Algunas Navidades en particular, han sido bastante particulares en mi familia.
Hace un par de años, pueden ser dos o tres, o cinco, en realidad no viene el caso...luego del brindis pertinente deseando felicidades a diestra y siniestra, quienes también participaron del festín, un tío abuelo (1), se puso de pie, levantó su copa y solemnemente dijo:
-Querido P, después de tantos años que me lo venís pidiendo...he decidido darte el Ronson que me regaló Ernesto (2) allá por el...bueno no recuerdo exactamente cuando fue...
Nota aclaratoria (1): Mi tío abuelo es médico, y ejerció durante no se cuantos años en el "renombradísimo y prestigiosísimo" Hospital de Clínicas de la Ciudad de Buenos Aires, como médico y como docente. Digamos que el viejo es un capo en lo suyo.
Nota aclaratoria (2): Ese Ernesto al cual hace referencia mi tío, es Ernesto Guevara (de la Serna)...o sea el Che, quien fue su alumno en la Facultad de Medicina, y puede decirse que se profesaban un profundo afecto.
Aclarados los términos, puede imaginarse el silencio que cundió en la sala.
Para acortarlo, besos y abrazos, palabras de agradecimiento por parte de P, elogios por parte de mi tío hacia P, sobre sus convicciones, sobre su trabajo, sobre sus ideales, y muchos etcéteras más...
Los brindis siguieron un buen rato, y demasiados brindis después...se le acerca sigilosamente a P su hermano M.
Sin saber bien que decir, ni siquiera con la certeza de decir algo todavía, con un poco de justificado miedo...dice:
-Che P, te tengo que decir algo, sé que no te va a gustar, te vas a enojar seguramente, pero bueno, te lo tengo que decir...
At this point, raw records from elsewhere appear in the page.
What follows belongs to an exercise in optimizing a design on an open flow for small area, a short achievable clock period and few clock cycles; a production flow would make more cautious choices. Where RTL was checked, it was by simulation tests only, not by an equivalence proof against the original. Power is estimated from default activity; no workload was simulated.

willow:
## xcpu
module xcpu (
    input  logic        clk,
    input  logic        rst,         
    input  logic        start,
    output logic        busy,
    output logic        mem_req,
    output logic        mem_we,
    output logic [7:0]  mem_addr,
    output logic [31:0] mem_wdata,
    input  logic        mem_ready,
    input  logic [31:0] mem_rdata,
    output logic        out_valid,
    output logic [31:0] out_data,
    input  logic        out_ready,
    input  logic [3:0]  dbg_sel,
    output logic [31:0] dbg_data,
    output logic [7:0]  flags
);
    localparam int BPC = 2;
    localparam logic [3:0] XP = 4'd8, IP = 4'd9, SP = 4'd10, RP = 4'd11,
                           EXP = 4'd12, EIP = 4'd13;
    localparam logic [4:0] OP_HALT = 5'd0,  OP_INT   = 5'd1,  OP_NOOP = 5'd2,
                           OP_SET  = 5'd3,  OP_LOAD  = 5'd4,  OP_STORE = 5'd5,
                           OP_MOVE = 5'd6,  OP_PUSH  = 5'd7,  OP_POP   = 5'd8,
                           OP_INC  = 5'd9,  OP_DEC   = 5'd10, OP_CSTR  = 5'd11,
                           OP_TEST = 5'd12, OP_JUMP  = 5'd13, OP_JZ    = 5'd14,
                           OP_JNZ  = 5'd15, OP_JE    = 5'd16, OP_JNE   = 5'd17,
                           OP_CALL = 5'd18, OP_RET   = 5'd19, OP_SETTRAP = 5'd20,
                           OP_RAISE = 5'd21, OP_RESUME = 5'd22;
    typedef enum logic [3:0] {
        S_IDLE,    
  ...
For scale: ~3700 cells after synthesis, ~580 flip-flops, about 160 I/O pins, roughly 36000 um^2 of cells after synthesis.
export LEC_CHECK = 0
export CAP_MARGIN = 30
export CORE_MARGIN = 2
export CORE_UTILIZATION = 35
export PLACE_DENSITY = 0.5
export SETUP_SLACK_MARGIN = 4
export SLEW_MARGIN = 30
create_clock -name core_clock -period 10.0 [get_ports {clk}]
standard.sh (not shown) runs the stock make flow with config.mk's settings and CLKGATE_MAP_FILE= SYNTH_SCRIPT=/design/flow/synth_recipe.tcl, a recipe that flattens the netlist after the stock synthesis.
==> flow/flow/run.sh <==
#!/bin/bash
# The standard layout (standard.sh), with two changes to how it builds:
# the port buffers are buf_1 cells, and the clock tree uses clkbuf_8/16
# cells in clusters of up to 20 sinks, without dummy loads.
set -euo pipefail
export BUFFER_PORTS_ARGS="-buffer_cell sky130_fd_sc_hd__buf_1"
export CTS_ARGS="-sink_clustering_enable -repair_clock_nets -buf_list {sky130_fd_sc_hd__clkbuf_8 sky130_fd_sc_hd__clkbuf_16} -sink_clustering_size 20 -sink_clustering_max_diameter 60 -dont_use_dummy_load"
bash standard.sh > make_flow.log 2>&1
Testbench counts of willow, summed over its fixed seeds: cycles 36,233.
Relative to willow, the following input files were edited for amber:
--- a/flow/design.v
+++ b/flow/design.v
@@ -142,28 +142,24 @@
     pmode_t      pmode;
     logic [39:0] prr;
     logic        psign;        
     localparam int CW = (BPC == 1) ? 5 : (BPC == 2) ? 4 : (BPC == 4) ? 3 : 2;
     logic [CW-1:0] pcnt;
     logic [3:0]  pdig;
     logic r0_lt8, r0_lt16;
     assign r0_lt8  = (rda[31:8] == 24'd0) || (rda[31:8] == 24'hFF_FFFF && rda[7:0] != 8'd0);
     assign r0_lt16 = (rda[31:16] == 16'd0) || (rda[31:16] == 16'hFFFF && rda[15:0] != 16'd0);
     logic p_free;              
     assign p_free = (pmode == P_IDLE) || (pmode == P_CHAR && out_ready) ||
                     (pmode == P_EMIT && !psign && pdig == 4'd0 && out_ready);
-    logic p_ld, p_ld_chr;
-    assign p_ld     = p_free && ((state == S_OP1 && op == OP_INT) || state == S_SVCW ||
-                                 (state == S_PSTR && dvalid && mem_ready));
-    assign p_ld_chr = (state == S_OP1) ? mem_rdata[0] : (state == S_SVCW) ? intid[0] : 1'b1;
     logic [39:0] dd_step [BPC+1];
     always_comb begin
         dd_step[0] = prr;
         for (int s = 0; s < BPC; s++) begin
             logic [39:0] adj;
             for (int d = 0; d < 10; d++)
                 adj[4*d +: 4] = ((7'(pcnt) * 7'(BPC) + 7'(s + 4) >= 7'(4 * d)) && dd_step[s][4*d +: 4] >= 4'd5)
                                 ? dd_step[s][4*d +: 4] + 4'd3 : dd_step[s][4*d +: 4];
             dd_step[s+1] = {adj[38:0], adj[39]};
         end
     end
     logic [3:0] msd;           
@@ -557,28 +553,32 @@
                     pmode <= P_EMIT;
                 end
                 P_EMIT: begin
                     if (psign) begin
                         if (out_ready) psign <= 1'b0;
                     end else if (out_ready) begin
                         if (pdig == 4'd0) pmode <= P_IDLE;
                         else              pdig  <= pdig - 4'd1;
                     end
                 end
                 default: ;
             endcase
-            if (p_ld) begin
-                if (p_ld_chr)     prr <= {wb, 8'd0};
-                else if (r0_lt8)  prr <= {wb[7:0], 32'd0};
-                else if (r0_lt16) prr <= {wb[15:0], 24'd0};
-                else              prr <= {wb, 8'd0};
-            end
             if (pj_chr) begin
                 pmode <= P_CHAR;
+                prr   <= {wb, 8'd0};
             end else if (pj_int) begin
                 pmode <= P_CONV;
                 psign <= rda[31];
-                pcnt  <= r0_lt8 ? CW'(24 / BPC) : r0_lt16 ? CW'(16 / BPC) : '0;
+                if (r0_lt8) begin
+                    prr  <= {wb[7:0], 32'd0};
+                    pcnt <= CW'(24 / BPC);
+                end else if (r0_lt16) begin
+                    prr  <= {wb[15:0], 24'd0};
+                    pcnt <= CW'(16 / BPC);
+                end else begin
+                    prr  <= {wb, 8'd0};
+                    pcnt <= '0;
+                end
             end
         end
     end
 endmodule
Findings:
In amber the arrival time of data at the critical path endpoint turned out 0.05 ns lower than in willow. Per the comparison of amber with willow, area after synthesis shows a reduction of 280 um^2; internal power consumption lower. amber ends up with higher number of cells on the critical path than willow does. Going from willow to amber, synthesized cell count has decreased; maximum frequency saw an increase; share of synthesized area occupied by flip-flops and latches now sits higher. Compared with willow, amber ends up with a smaller final cell area. Instance area after placement delta for amber relative to willow: 1.3% lower. Note that the total power recorded for willow amounts to 1.09 times the value seen in amber. Re overall via count from detail_route: willow and amber aren't equal, and the lower value belongs to amber.
Testbench counts of amber, summed over its fixed seeds: cycles 36,233.

---

Another version of the RTL of xcpu (not shown whole).
Size: ~580 flip-flops, about 160 I/O pins.
clock: 10.0 ns
lec_check: 0
cap_margin: 30
core_margin: 2
core_utilization: 35
place_density: 0.5
setup_slack_margin: 4
slew_margin: 30
==> flow/flow/run.sh <==
#!/bin/bash
# The standard layout (standard.sh), with two changes to how it builds:
# the port buffers are buf_1 cells, and the clock tree uses clkbuf_4/8
# cells without dummy loads.
set -euo pipefail
export BUFFER_PORTS_ARGS="-buffer_cell sky130_fd_sc_hd__buf_1"
export CTS_ARGS="-sink_clustering_enable -repair_clock_nets -buf_list {sky130_fd_sc_hd__clkbuf_4 sky130_fd_sc_hd__clkbuf_8} -dont_use_dummy_load"
bash standard.sh > make_flow.log 2>&1
Testbench counts at the start, summed over its fixed seeds: cycles 35,918.
Rerun with:
--- a/flow/design.v
+++ b/flow/design.v
@@ -13,13 +13,13 @@
     output logic [31:0] out_data,
     input  logic        out_ready,
     input  logic [3:0]  dbg_sel,
     output logic [31:0] dbg_data,
     output logic [7:0]  flags
 );
-    localparam int BPC = 4;
+    localparam int BPC = 2;
     localparam logic [3:0] XP = 4'd8, IP = 4'd9, SP = 4'd10, RP = 4'd11,
                            EXP = 4'd12, EIP = 4'd13;
     localparam logic [4:0] OP_HALT = 5'd0,  OP_INT   = 5'd1,  OP_NOOP = 5'd2,
                            OP_SET  = 5'd3,  OP_LOAD  = 5'd4,  OP_STORE = 5'd5,
                            OP_MOVE = 5'd6,  OP_PUSH  = 5'd7,  OP_POP   = 5'd8,
                            OP_INC  = 5'd9,  OP_DEC   = 5'd10, OP_CSTR  = 5'd11,
@@ -129,12 +129,15 @@
     pmode_t      pmode;
     logic [39:0] prr;
     logic        psign;        
     localparam int CW = (BPC == 1) ? 5 : (BPC == 2) ? 4 : (BPC == 4) ? 3 : 2;
     logic [CW-1:0] pcnt;
     logic [3:0]  pdig;
+    logic r0_lt8, r0_lt16;
+    assign r0_lt8  = (rda[31:8] == 24'd0) || (rda[31:8] == 24'hFF_FFFF && rda[7:0] != 8'd0);
+    assign r0_lt16 = (rda[31:16] == 16'd0) || (rda[31:16] == 16'hFFFF && rda[15:0] != 16'd0);
     logic p_free;              
     assign p_free = (pmode == P_IDLE) || (pmode == P_CHAR && out_ready) ||
                     (pmode == P_EMIT && !psign && pdig == 4'd0 && out_ready);
     logic [39:0] dd_step [BPC+1];
     always_comb begin
         dd_step[0] = prr;
@@ -402,12 +405,25 @@
         if (set_exc && state != S_OPC) begin
             eip_ip = 1'b1;
             xp_src = X_EXP;
             nstate = S_OPC;
         end
         if (run_init) xp_src = X_ZERO;
+        gw       = (exec && pkind != K_TEST && ra != IP) ||
+                   (state == S_OP2 && xp_valid && mem_ready && op == OP_SET && ra != IP) ||
+                   (state == S_DMEM && d_valid && mem_ready &&
+                    (op == OP_LOAD || op == OP_POP) && ra != IP);
+        intid_ld = state == S_OP1 && xp_valid && mem_ready && op == OP_INT;
+        exp_set  = state == S_OP1 && xp_valid && mem_ready && op == OP_SETTRAP;
+        rp_call  = state == S_OP1 && xp_valid && mem_ready && op == OP_CALL;
+        ip_we    = state == S_OPC && (mem_ready || !xp_valid);
+        op_ld    = state == S_OPC && mem_ready;
+        ra_ld    = state == S_OP1 && mem_ready;
+        rb_ld    = state == S_OP2 && mem_ready;
+        sptr_ld  = state == S_OP1 && op == OP_INT;
+        sptr_inc = state == S_PSTR && dvalid && mem_ready && p_free;
     end
     logic [31:0] wbz;          
     assign wbz = rst ? 32'd0 : wb;
     logic [31:0] xp_d;
     always_comb begin
         case (xp_src)
@@ -469,22 +485,23 @@
                 f_less    <= t_lt;
             end
             if (pend_set)      pend <= 1'b1;
             else if (pend_clr) pend <= 1'b0;
         end
     end
-    logic [3:0] ra_n, rb_n;
-    logic [1:0] pk_n;
     always_comb begin
-        ra_n = ra_ld ? mem_rdata[3:0] : ra_sp ? SP : ra;
-        rb_n = rb_ld ? mem_rdata[3:0] : rb;
-        pk_n = pend_set ? pkind_n : pkind;
-        case (nstate)
-            S_OPC, S_EXEC: ia_n = (pk_n == K_MOVE || pk_n == K_TEST) ? rb_n : ra_n;
-            S_OP1, S_SVCW: ia_n = 4'd0;
-            default:       ia_n = ra_n;
+        case (state)
+            S_OP1, S_OP2, S_DMEM: ia_n = ia_q;    
+            S_TMP:   ia_n = rb;
+            default: ia_n = 4'd0;
+        endcase
+        if (mem_ready || (state == S_DMEM && !d_valid)) case (state)
+            S_OP1:   ia_n = (op == OP_INT) ? 4'd0 : mem_rdata[3:0];
+            S_OP2:   ia_n = (ld_st || (op == OP_TEST && ra == XP)) ? ra : mem_rdata[3:0];
+            S_DMEM:  ia_n = SP;
+            default: ;
         endcase
     end
     always_ff @(posedge clk) begin
         idle <= rst || nstate == S_IDLE;
         ia_q <= ia_n;
         tmp <= rda;
@@ -535,13 +552,21 @@
             endcase
             if (pj_chr) begin
                 pmode <= P_CHAR;
                 prr   <= {wb, 8'd0};
             end else if (pj_int) begin
                 pmode <= P_CONV;
-                prr   <= {wb, 8'd0};
                 psign <= rda[31];
-                pcnt  <= '0;
+                if (r0_lt8) begin
+                    prr  <= {wb[7:0], 32'd0};
+                    pcnt <= CW'(24 / BPC);
+                end else if (r0_lt16) begin
+                    prr  <= {wb[15:0], 24'd0};
+                    pcnt <= CW'(16 / BPC);
+                end else begin
+                    prr  <= {wb, 8'd0};
+                    pcnt <= '0;
+                end
             end
         end
     end
 endmodule
Effect: The changed run passed the timing, DRC and antenna checks; setup slack gets worse by 34 ps; clock power stays flat; power went down by 5.2%; clock skew rises by 31 ps; worst hold slack gets worse by 20 ps.
Testbench counts after the change, summed over its fixed seeds: cycles 36,233.
Source: an optimization exercise on an open RTL-to-GDS flow (aim: small area, a short achievable clock period and few clock cycles). Production flows keep margins and buffers that such runs may drop.
Function was checked by simulation only, so behaviour that the tests miss may differ from the original.
Power figures rest on the tool's default switching activity, not on a simulated workload.

## oak
Design orc_rle2_dec, start of the top module:
module orc_rle2_dec (
    input  wire        clk,
    input  wire        rst,          
    input  wire        cfg_signed,   
    input  wire        in_valid,
    input  wire [7:0]  in_data,
    output wire        in_ready,
    output wire        out_valid,
    output wire [63:0] out_data,
    output wire        out_last,     
    input  wire        out_ready,
    output wire        err           
);
    localparam [1:0] TAG_SR     = 2'd0;
    localparam [1:0] TAG_DIRECT = 2'd1;
    localparam [1:0] TAG_PB     = 2'd2;
    localparam [1:0] TAG_DELTA  = 2'd3;
    localparam [2:0] A_HDR0 = 3'd0;   
    localparam [2:0] A_HDR1 = 3'd1;   
    localparam [2:0] A_SRV  = 3'd2;   
    localparam [2:0] A_VAR  = 3'd3;   
    localparam [2:0] A_DATA = 3'd4;   
    localparam [2:0] A_ERR  = 3'd5;   
    function [6:0] width_of;
        input [4:0] code;
        begin
            if (code < 5'd24)
                width_of = {2'b00, code} + 7'd1;
  ...
Size: roughly 280 flip-flops.
Settings: LEC_CHECK=0, ABC_CLOCK_PERIOD_IN_PS=3000, CAP_MARGIN=20, CORE_MARGIN=2, CORE_UTILIZATION=60, SLEW_MARGIN=20, SYNTH_HIERARCHICAL=1, SYNTH_MINIMUM_KEEP_SIZE=0, TNS_END_PERCENT=0; clock period 10.0 ns.
standard.sh (not shown) runs the stock make flow with config.mk's settings and CLKGATE_MAP_FILE= SYNTH_SCRIPT=/design/flow/synth_recipe.tcl, a recipe that flattens the netlist after the stock synthesis.
==> flow/flow/run.sh <==
#!/bin/bash
# The standard ORFS layout (the standard.sh, standard synthesis unchanged)
# with two changes to how the layout is made, none to the constraints:
#  * the resizer's setup repair aims for 7 ns of setup slack (SETUP_SLACK_MARGIN)
#    on the worst path only (TNS_END_PERCENT 0 in config.mk);
#  * the port buffers that every input and output gets are buf_4 cells.
# make's full output goes to make.log here; each ORFS step keeps its own log
# under orfs/logs/.
set -euo pipefail
bash standard.sh SETUP_SLACK_MARGIN=7 "BUFFER_PORTS_ARGS=-buffer_cell sky130_fd_sc_hd__buf_4" finish > make.log 2>&1
Testbench counts of oak, summed over its fixed seeds: cycles 46,386.
What pine does differently from oak at the input level:
--- a/flow/config.mk
+++ b/flow/config.mk
@@ -13,3 +13,3 @@
 export SYNTH_HIERARCHICAL = 1
 export SYNTH_MINIMUM_KEEP_SIZE = 0
-export TNS_END_PERCENT = 0
+export TNS_END_PERCENT = 5
pine reached the final stage; the timing, design-rule and antenna checks on its layout passed. Diff oak -> pine: non-clock buffer count up 30%; routed wire length up 1.2 mm; worst setup margin up 0.033 ns. Between pine and oak, the share of the final layout cell area in multi-input gates figures differ only marginally. Comparing pine against oak, there is no change at all in clock buffer count in the final layout. Total length of routed met2 wires (pine over oak): increase, about 1.2%. Looking at total power draw, pine sits 1.6% above oak. Lower clock network fraction of total power was reported by pine, not oak. Fmax in pine vs oak: up 0.99%. Looking at layout overhead on the synthesized area, pine sits 3.5 points above oak.
Input-level comparison between birch and pine:
--- a/flow/config.mk
+++ b/flow/config.mk
@@ -9,7 +9,7 @@
 export CAP_MARGIN = 20
 export CORE_MARGIN = 2
-export CORE_UTILIZATION = 60
+export CORE_UTILIZATION = 70
 export SLEW_MARGIN = 20
 export SYNTH_HIERARCHICAL = 1
 export SYNTH_MINIMUM_KEEP_SIZE = 0
-export TNS_END_PERCENT = 5
+export TNS_END_PERCENT = 0
Notes after the runs:
In the reports for pine and birch, the smaller clock group share of total power belongs to pine.
Compared with pine, in birch number of flip-flops and latches closely matched the old numbers, global-route wire length before repair rose 1.1%.
The worst hold-check slack was comparable across pine and birch.
In summary, birch completed successfully, with a layout that passed the timing, design-rule and antenna checks.
Relative to pine, global routing met3 resource utilization has increased by 1.7 points in birch.
Relative to pine, switching fraction of total power decreased by 0.66 points in birch.
When birch is measured against pine, its setup fix buffers added after clock tree synthesis turns out 12 lower.
Diff pine -> birch | power share of the combinational group | decrease of 0.6 points
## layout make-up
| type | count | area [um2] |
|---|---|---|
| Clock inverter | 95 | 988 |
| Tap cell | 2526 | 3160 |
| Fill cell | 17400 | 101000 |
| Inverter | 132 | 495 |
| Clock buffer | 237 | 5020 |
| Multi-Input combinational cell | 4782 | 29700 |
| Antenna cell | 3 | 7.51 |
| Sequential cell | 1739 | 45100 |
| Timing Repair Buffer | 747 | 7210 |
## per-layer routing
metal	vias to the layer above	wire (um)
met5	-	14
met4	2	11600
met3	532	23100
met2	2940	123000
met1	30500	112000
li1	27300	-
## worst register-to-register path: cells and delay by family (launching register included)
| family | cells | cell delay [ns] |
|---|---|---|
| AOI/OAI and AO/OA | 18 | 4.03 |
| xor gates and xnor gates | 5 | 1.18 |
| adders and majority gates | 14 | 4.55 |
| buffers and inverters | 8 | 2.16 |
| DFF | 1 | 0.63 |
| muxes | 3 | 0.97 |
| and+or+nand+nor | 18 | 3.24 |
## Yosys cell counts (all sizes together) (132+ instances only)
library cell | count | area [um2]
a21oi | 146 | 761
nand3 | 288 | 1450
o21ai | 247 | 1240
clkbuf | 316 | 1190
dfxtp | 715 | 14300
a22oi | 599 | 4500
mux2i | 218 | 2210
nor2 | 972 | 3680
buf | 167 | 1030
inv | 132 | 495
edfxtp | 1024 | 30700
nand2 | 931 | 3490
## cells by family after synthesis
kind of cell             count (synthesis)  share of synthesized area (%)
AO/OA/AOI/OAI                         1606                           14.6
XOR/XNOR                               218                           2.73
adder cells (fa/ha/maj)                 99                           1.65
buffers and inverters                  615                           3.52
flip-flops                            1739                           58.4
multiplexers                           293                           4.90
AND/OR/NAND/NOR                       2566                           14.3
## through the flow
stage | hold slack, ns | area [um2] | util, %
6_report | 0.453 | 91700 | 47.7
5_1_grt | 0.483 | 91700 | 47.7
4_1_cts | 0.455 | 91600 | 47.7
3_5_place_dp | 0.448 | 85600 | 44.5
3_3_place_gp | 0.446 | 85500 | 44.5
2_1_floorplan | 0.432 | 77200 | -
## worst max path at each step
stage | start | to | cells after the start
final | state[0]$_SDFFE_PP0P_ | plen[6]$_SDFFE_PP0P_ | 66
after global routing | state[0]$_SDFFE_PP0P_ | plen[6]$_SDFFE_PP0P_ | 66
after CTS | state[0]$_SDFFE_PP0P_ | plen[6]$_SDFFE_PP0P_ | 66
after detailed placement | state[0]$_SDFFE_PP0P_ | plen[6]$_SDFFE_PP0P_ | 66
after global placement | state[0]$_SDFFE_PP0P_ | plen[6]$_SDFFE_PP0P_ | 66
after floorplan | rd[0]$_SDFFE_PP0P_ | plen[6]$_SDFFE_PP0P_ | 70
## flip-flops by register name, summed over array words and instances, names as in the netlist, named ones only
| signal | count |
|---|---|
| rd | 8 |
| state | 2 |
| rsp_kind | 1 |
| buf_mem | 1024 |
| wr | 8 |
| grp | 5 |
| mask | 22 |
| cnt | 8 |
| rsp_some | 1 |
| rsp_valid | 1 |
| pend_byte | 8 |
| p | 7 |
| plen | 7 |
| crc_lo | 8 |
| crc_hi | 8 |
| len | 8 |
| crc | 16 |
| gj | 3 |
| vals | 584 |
-Feliz Navidad Hermano!!! Después del regalo de Papá, nada puede hacerme enojar, nada..
-Es que precisamente de eso te quería hablar, por eso te aviso que te vas a enojar...mira yo...
-Pero dale, brindemos, después charlamos M...
-No, no, no P, te lo tengo que decir ahora.
-¿Pero qué pasa M? Me estás asustando.
-Bueno, lo que pasó fue esto. Ya está. Te lo digo así. ¿Te acordás de TK, esa chica que fue conmigo al colegio?
-Si, cómo no me voy a acordar, ¿pero qué tiene que ver?
-Bueno, resulta, que cuando fue el cumpleaños de 15 de T, yo la quería impresionar un poquito, entonces, le saqué el encendedor al viejo...
-...
-Y lo perdí esa noche.
-...
-P, perdoname por favor, no sé que decirte (siguen varias disculpas y excusas y retribuciones correspondientes por tamaña pérdida)
-(Todo lo que salió de la boca de P, es irreproducible, por respeto a su madre y madre de M, por respeto a la esposa de M, a los hijos de M, a la tía de P y de M, a las hermanas de P y de M)
Y muy Feliz Navidad para todos familia!!!


(-:
muy raro, amelia...Mmmmm no sé qué pensar, casi podría decirte que no fuiste vos quien escribió esta anécdota.
qué increíble...con mis 27 años todavía siento que las nuevas semanas pueden traer nuevas novedades...qué increíble, che. Y yo que creía haber perdido mi capcidad de asombro.
La Vida te da sorpresas , sorpresas te da la Vida mi querida.
No nena, no podes perder la capacidad de asombro.